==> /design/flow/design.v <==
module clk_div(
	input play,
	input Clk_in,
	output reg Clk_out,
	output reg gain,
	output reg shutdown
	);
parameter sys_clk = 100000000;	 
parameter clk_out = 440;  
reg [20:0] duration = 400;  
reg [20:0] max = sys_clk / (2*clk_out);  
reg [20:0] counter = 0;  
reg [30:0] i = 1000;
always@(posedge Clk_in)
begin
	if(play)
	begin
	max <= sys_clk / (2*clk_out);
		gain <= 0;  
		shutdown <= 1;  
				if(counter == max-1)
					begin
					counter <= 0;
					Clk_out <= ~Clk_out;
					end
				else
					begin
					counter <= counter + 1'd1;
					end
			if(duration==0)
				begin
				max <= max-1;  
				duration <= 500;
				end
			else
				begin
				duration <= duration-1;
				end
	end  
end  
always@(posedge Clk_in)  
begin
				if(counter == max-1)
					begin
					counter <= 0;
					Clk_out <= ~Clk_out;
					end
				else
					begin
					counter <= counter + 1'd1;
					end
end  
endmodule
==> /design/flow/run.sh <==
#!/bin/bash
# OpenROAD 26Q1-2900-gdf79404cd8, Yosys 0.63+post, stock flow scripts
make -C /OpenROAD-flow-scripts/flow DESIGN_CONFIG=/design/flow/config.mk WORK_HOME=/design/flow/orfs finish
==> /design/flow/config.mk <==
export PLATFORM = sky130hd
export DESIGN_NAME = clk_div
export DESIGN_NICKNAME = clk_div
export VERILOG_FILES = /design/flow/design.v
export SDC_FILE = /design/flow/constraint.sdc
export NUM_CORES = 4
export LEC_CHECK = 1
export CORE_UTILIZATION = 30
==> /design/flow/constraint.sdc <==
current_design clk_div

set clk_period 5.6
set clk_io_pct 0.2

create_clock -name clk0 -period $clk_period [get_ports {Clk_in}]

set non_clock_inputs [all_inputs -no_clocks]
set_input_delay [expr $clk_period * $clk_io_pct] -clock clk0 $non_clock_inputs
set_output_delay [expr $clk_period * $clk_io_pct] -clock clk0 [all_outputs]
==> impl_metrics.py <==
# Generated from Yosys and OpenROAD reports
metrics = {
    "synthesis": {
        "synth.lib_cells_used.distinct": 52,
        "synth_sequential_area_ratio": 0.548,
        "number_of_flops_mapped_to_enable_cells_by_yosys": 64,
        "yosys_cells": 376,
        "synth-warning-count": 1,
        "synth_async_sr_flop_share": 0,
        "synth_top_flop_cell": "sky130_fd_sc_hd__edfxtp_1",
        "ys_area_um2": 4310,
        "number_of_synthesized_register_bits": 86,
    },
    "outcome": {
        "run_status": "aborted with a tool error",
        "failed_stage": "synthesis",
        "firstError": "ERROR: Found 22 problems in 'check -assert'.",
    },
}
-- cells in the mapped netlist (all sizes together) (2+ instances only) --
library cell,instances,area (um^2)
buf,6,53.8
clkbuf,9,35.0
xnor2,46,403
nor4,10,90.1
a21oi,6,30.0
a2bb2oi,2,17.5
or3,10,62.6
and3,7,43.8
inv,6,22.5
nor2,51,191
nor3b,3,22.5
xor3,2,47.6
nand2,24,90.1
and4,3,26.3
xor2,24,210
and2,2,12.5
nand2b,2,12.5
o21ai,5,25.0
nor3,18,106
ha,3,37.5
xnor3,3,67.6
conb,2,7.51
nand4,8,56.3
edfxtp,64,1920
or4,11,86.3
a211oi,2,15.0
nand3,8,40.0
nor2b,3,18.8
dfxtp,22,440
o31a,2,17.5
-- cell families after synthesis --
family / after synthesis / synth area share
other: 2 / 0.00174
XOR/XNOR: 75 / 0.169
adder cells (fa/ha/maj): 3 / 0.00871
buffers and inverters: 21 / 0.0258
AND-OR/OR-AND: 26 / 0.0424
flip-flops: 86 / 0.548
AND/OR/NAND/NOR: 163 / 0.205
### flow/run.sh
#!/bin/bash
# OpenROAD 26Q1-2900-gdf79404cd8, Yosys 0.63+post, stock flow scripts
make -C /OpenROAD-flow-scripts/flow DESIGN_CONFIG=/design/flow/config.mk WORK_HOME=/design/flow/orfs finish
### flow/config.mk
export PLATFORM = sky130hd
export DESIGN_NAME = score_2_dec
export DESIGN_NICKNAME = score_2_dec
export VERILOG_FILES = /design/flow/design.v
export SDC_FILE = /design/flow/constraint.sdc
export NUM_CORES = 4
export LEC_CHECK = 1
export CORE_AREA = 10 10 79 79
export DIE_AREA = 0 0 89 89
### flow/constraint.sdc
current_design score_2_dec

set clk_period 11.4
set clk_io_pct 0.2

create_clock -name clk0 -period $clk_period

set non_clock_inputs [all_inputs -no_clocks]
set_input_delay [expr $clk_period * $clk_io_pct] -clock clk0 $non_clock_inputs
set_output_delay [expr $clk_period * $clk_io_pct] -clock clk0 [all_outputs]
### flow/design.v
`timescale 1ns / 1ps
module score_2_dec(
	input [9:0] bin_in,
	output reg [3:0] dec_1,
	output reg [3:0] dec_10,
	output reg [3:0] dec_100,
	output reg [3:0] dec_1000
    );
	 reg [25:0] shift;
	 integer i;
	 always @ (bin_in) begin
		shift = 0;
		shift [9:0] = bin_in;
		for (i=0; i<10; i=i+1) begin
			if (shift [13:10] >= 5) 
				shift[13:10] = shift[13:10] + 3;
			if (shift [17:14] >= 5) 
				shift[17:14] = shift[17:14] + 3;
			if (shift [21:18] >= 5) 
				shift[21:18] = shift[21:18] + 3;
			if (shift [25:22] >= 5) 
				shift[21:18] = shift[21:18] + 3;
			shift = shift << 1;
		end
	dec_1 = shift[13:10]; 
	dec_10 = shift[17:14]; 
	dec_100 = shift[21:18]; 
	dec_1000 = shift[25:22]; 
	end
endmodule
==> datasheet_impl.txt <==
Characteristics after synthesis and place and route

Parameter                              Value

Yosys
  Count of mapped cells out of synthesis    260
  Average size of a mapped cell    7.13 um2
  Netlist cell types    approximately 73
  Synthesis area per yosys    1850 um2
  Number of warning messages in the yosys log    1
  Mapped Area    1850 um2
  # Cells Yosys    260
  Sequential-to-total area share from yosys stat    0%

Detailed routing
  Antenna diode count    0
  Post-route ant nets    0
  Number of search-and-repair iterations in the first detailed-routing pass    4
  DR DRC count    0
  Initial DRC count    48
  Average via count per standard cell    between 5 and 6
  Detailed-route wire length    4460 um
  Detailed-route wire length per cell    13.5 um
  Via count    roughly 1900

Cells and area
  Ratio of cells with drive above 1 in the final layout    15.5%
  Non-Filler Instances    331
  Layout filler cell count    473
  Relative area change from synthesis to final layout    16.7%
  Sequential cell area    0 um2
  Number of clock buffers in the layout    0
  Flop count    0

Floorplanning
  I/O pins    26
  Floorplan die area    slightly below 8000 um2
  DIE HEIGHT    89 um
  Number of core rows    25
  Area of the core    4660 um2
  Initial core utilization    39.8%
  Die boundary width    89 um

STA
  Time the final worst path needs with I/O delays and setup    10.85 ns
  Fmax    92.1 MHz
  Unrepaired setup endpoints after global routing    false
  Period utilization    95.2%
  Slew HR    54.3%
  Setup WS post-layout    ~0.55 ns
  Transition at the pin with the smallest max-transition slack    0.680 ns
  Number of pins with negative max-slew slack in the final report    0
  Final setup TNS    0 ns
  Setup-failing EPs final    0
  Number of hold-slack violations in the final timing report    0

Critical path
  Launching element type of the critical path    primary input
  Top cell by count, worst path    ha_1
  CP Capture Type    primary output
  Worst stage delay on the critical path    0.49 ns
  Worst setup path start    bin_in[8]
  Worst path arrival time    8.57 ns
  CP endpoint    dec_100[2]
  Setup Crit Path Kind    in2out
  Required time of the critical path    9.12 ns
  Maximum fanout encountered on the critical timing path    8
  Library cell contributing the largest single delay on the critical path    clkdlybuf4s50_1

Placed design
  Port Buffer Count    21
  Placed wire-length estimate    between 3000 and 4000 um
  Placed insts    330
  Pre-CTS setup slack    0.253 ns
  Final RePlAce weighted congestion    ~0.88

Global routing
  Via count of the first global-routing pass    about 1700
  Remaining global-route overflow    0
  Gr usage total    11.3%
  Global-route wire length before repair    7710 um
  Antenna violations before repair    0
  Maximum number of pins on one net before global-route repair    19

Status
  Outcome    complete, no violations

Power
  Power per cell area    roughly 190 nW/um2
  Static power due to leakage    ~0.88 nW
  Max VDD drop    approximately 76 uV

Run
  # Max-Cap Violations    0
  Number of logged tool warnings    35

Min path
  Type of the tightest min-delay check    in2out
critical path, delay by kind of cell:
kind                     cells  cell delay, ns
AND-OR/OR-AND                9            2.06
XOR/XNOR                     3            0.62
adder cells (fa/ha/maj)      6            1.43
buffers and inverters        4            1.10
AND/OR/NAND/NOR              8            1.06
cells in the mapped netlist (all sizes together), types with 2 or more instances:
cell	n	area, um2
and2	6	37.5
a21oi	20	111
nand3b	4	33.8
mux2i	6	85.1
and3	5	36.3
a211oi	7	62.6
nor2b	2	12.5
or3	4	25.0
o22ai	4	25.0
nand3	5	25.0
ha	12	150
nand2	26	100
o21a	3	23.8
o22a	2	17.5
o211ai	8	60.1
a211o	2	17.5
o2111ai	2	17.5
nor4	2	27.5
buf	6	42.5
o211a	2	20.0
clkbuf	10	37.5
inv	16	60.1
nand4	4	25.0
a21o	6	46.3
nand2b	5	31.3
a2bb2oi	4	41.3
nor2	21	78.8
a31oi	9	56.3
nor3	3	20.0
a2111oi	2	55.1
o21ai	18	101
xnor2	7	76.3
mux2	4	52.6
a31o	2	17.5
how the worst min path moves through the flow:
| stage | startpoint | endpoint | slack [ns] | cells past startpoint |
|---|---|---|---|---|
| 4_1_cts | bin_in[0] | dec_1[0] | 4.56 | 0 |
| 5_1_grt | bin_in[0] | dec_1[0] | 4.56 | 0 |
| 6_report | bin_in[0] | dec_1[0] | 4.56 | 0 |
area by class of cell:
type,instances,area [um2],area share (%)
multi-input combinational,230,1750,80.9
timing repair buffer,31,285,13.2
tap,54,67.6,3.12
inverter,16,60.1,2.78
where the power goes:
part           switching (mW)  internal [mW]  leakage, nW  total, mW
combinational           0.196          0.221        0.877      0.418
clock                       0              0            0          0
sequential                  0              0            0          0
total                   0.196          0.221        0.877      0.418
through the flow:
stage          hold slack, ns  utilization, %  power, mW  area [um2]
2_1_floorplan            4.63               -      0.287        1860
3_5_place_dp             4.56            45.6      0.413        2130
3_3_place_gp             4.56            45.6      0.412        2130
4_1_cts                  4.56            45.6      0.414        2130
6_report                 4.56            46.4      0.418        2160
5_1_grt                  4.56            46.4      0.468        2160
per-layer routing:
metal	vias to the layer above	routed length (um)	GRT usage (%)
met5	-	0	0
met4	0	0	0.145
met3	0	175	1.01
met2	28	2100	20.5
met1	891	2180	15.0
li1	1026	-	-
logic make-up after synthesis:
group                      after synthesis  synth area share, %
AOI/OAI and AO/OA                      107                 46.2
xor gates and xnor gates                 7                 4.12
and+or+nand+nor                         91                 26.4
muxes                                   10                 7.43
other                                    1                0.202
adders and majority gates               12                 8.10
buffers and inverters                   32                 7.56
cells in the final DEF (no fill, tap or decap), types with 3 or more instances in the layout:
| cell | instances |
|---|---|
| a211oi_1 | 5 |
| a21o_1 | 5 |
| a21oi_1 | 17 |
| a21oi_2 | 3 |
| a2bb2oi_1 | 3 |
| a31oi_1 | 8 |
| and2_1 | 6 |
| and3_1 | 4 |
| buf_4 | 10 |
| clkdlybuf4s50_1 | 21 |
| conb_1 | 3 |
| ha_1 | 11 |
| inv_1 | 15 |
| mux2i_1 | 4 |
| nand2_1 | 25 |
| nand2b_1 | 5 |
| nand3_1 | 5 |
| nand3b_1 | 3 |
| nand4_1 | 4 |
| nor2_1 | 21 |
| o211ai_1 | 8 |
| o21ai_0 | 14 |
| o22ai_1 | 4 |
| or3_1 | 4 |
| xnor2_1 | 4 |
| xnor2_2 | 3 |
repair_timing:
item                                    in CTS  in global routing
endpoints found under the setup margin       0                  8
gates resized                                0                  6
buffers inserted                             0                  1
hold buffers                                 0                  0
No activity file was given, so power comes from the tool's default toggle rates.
+===+
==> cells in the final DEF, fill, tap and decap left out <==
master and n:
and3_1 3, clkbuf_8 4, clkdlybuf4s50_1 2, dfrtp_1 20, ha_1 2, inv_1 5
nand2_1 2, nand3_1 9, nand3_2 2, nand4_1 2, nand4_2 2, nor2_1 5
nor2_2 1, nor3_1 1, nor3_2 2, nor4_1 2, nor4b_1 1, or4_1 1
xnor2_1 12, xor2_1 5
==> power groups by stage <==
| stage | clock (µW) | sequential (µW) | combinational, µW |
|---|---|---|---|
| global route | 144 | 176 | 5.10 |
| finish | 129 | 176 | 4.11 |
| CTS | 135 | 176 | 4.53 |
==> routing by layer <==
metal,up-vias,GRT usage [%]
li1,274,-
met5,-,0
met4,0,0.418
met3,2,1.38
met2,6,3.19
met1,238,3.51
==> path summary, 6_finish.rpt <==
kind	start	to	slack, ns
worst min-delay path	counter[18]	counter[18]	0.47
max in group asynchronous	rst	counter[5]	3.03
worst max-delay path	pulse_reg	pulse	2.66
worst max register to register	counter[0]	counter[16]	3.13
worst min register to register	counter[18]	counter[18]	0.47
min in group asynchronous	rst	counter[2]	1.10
+===+
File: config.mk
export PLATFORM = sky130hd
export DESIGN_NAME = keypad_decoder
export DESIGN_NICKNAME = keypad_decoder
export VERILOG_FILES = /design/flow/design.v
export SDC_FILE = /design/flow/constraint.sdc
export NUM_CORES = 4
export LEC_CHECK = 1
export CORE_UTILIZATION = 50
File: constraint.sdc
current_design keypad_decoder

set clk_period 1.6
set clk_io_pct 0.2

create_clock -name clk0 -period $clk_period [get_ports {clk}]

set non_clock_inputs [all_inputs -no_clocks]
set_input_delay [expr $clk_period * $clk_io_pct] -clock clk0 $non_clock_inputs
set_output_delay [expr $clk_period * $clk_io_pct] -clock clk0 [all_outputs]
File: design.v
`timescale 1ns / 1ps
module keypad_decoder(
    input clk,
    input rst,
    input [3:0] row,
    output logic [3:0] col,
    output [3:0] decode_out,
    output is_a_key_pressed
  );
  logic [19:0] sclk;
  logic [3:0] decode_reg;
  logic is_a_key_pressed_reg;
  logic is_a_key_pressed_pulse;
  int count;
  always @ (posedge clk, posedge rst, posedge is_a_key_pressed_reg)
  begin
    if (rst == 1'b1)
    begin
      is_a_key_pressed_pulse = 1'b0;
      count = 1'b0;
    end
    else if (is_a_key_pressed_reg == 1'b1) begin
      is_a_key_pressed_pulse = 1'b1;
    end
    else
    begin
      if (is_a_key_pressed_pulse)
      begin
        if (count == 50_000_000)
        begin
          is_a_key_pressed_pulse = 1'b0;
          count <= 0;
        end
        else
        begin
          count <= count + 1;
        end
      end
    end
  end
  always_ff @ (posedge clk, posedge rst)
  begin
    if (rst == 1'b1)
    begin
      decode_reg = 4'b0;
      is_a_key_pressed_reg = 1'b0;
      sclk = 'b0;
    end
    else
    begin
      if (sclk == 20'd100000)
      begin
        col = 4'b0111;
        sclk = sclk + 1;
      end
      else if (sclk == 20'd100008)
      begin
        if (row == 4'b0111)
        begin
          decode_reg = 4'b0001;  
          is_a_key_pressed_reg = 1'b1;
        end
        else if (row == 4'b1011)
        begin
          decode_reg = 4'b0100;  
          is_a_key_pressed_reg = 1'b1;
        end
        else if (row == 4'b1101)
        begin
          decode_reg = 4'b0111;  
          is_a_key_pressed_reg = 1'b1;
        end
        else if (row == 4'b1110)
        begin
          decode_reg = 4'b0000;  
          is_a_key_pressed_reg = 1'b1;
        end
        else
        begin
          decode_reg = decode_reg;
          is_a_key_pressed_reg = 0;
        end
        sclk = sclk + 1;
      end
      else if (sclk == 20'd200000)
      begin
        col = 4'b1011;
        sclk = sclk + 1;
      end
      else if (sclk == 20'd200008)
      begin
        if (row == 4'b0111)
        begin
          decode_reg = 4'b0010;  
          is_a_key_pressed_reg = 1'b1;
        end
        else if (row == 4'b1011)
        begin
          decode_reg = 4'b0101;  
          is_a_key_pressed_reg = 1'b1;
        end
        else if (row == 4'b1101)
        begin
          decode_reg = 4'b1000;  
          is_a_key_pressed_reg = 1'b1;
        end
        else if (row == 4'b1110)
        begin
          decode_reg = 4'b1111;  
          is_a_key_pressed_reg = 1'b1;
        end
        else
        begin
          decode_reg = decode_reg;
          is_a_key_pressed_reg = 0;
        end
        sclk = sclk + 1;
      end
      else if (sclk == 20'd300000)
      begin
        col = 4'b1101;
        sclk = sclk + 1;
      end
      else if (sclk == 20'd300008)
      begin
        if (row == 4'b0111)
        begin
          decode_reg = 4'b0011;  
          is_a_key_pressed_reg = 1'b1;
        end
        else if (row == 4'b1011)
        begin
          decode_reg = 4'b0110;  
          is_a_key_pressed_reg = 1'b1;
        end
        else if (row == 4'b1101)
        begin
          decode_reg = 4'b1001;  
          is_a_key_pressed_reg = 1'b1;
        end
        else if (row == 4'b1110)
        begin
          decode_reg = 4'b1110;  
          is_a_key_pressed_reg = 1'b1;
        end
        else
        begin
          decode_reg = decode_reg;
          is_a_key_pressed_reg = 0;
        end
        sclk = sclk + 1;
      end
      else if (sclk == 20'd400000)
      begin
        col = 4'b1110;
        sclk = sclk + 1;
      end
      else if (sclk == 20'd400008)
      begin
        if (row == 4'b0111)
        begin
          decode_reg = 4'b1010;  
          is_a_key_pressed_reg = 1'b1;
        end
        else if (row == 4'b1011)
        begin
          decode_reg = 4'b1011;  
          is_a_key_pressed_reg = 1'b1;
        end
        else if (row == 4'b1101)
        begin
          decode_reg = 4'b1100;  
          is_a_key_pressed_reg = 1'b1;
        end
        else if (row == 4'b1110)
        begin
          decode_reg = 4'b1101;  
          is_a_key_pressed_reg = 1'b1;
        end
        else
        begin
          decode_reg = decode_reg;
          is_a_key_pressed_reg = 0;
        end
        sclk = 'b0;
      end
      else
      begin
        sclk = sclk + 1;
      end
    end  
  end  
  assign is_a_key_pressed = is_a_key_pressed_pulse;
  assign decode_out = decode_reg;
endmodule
+===+
What is asked for is an exact copy of the lines above from the one containing "met3,2,1.38" through the one containing "min in group", and only those.

met3,2,1.38
met2,6,3.19
met1,238,3.51
==> path summary, 6_finish.rpt <==
kind	start	to	slack, ns
worst min-delay path	counter[18]	counter[18]	0.47
max in group asynchronous	rst	counter[5]	3.03
worst max-delay path	pulse_reg	pulse	2.66
worst max register to register	counter[0]	counter[16]	3.13
worst min register to register	counter[18]	counter[18]	0.47
min in group asynchronous	rst	counter[2]	1.10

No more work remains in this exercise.